GIVEN ENTRIES: Begin
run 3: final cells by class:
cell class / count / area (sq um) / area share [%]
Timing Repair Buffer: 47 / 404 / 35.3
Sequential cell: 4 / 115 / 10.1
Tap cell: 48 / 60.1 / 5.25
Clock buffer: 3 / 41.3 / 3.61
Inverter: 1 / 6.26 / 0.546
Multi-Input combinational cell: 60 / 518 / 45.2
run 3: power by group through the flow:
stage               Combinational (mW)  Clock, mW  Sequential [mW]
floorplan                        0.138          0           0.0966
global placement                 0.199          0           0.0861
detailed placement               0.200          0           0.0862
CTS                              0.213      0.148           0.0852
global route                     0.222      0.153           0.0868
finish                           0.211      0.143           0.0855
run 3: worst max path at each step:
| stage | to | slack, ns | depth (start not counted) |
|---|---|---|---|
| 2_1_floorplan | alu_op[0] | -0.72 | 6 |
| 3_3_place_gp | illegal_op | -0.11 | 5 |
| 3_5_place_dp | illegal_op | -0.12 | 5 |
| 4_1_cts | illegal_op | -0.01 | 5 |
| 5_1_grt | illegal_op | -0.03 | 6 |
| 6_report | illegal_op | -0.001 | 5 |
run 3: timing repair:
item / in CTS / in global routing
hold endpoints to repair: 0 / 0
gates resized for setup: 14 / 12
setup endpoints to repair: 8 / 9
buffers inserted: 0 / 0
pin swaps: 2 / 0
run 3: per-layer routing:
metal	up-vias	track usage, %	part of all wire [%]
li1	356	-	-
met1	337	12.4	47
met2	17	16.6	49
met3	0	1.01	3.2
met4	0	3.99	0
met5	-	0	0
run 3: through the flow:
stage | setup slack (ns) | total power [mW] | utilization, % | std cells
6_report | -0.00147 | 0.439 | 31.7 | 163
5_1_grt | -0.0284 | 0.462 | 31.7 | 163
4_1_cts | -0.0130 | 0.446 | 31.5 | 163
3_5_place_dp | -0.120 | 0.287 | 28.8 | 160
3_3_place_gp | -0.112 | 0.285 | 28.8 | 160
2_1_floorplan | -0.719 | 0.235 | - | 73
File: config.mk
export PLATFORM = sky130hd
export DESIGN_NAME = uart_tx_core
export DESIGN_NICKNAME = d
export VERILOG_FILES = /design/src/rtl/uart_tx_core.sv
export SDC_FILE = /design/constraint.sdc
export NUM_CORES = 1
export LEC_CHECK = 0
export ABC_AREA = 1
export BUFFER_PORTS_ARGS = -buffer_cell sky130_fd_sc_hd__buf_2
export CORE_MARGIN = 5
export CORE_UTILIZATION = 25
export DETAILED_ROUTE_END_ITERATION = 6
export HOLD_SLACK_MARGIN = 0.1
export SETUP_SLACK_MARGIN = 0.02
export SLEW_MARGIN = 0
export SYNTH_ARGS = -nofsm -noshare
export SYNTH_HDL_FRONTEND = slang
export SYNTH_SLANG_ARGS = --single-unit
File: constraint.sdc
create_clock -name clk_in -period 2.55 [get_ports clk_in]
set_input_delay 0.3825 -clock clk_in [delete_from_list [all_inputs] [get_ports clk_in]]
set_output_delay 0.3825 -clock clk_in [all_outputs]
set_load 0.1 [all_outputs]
GIVEN ENTRIES: End
GIVEN ENTRIES: Begin
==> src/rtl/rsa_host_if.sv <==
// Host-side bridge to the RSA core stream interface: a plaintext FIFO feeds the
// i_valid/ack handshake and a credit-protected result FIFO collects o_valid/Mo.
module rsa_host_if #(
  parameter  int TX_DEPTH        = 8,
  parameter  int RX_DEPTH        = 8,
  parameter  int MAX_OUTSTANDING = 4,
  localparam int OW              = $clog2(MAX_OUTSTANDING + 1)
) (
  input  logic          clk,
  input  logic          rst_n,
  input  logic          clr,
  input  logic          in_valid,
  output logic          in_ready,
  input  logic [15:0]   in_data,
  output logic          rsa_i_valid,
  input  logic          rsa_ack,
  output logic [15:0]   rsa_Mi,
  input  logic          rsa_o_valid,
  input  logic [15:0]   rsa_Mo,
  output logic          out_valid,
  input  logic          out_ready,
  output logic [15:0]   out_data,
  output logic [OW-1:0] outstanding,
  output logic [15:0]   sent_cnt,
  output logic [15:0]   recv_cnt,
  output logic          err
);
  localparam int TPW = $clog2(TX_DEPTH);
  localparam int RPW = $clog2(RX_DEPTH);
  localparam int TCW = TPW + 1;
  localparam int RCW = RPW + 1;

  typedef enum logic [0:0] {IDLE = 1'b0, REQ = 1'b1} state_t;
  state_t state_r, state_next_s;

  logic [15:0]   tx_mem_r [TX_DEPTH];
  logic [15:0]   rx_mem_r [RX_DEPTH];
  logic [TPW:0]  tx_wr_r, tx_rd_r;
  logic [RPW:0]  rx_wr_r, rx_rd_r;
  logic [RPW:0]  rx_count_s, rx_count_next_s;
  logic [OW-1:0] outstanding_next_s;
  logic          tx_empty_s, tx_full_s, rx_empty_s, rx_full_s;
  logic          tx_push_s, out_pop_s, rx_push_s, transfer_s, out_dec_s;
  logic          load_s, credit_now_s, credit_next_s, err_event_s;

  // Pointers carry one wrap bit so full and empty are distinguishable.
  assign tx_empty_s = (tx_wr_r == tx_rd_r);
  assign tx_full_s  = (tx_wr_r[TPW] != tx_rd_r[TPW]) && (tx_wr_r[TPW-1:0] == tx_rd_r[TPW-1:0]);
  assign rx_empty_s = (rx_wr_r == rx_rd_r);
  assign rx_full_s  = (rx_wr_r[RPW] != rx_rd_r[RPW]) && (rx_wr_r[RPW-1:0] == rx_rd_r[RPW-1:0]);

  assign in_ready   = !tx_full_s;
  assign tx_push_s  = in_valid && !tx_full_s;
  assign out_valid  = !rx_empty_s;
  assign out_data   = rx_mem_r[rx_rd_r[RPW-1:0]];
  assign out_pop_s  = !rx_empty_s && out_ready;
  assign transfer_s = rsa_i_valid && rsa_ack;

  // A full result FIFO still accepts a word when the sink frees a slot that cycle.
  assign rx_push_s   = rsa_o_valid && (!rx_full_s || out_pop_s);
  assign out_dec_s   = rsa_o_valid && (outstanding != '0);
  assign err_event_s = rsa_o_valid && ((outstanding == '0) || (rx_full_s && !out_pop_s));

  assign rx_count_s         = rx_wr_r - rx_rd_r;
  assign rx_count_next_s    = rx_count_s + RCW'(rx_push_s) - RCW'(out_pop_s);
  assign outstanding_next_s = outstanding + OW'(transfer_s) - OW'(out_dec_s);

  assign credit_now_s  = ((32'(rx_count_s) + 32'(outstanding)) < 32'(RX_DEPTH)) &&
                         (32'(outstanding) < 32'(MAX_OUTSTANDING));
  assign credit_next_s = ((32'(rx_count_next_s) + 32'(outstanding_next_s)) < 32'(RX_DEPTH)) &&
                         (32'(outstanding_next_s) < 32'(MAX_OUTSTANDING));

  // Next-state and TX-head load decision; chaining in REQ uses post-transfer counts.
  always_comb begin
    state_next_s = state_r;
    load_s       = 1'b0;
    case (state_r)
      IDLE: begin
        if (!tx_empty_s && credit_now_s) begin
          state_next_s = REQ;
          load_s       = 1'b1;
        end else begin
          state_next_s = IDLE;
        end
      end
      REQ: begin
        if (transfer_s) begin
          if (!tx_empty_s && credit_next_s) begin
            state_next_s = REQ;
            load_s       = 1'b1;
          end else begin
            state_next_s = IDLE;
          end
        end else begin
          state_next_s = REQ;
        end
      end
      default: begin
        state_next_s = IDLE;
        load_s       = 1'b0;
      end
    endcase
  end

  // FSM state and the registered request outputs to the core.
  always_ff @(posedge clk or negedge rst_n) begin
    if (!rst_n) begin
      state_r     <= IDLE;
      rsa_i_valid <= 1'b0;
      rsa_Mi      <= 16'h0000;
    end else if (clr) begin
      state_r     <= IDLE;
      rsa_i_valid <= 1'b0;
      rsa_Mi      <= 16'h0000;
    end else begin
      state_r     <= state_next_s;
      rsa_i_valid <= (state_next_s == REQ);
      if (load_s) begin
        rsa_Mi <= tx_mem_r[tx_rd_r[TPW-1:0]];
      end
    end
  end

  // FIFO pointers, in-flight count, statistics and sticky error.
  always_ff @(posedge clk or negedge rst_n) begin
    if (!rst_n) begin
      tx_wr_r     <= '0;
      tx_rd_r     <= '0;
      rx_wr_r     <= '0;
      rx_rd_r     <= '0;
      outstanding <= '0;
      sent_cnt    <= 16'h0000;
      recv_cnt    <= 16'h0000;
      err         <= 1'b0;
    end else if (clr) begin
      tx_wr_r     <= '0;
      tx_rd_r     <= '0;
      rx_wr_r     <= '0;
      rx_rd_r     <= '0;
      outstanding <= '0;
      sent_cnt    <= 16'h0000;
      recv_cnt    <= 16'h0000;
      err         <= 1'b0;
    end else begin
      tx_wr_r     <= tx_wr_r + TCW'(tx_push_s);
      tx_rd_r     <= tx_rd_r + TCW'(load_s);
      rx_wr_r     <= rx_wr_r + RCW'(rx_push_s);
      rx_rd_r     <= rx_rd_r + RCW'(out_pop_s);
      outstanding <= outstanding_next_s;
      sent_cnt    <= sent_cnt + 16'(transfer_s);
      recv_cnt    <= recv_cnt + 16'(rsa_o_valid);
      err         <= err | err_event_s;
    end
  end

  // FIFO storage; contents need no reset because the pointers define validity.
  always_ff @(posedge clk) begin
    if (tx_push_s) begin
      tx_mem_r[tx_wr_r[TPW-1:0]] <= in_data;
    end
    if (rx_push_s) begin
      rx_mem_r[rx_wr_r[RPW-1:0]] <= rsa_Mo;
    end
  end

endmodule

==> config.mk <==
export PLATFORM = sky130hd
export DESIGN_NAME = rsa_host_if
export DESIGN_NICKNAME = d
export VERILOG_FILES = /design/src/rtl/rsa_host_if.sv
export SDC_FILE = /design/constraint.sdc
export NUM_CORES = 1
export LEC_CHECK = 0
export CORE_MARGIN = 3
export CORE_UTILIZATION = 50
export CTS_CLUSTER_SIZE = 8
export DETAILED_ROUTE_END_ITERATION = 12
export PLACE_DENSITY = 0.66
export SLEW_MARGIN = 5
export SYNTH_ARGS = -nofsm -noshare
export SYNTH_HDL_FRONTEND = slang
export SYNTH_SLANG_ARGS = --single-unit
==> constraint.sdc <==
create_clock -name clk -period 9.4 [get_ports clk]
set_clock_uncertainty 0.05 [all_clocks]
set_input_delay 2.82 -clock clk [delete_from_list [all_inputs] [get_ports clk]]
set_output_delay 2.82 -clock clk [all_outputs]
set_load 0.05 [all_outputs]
GIVEN ENTRIES: End
TASK DIRECTIONS:
Copy each line from the data above that includes "routing".

SOLUTION:
item / in CTS / in global routing
run 3: per-layer routing:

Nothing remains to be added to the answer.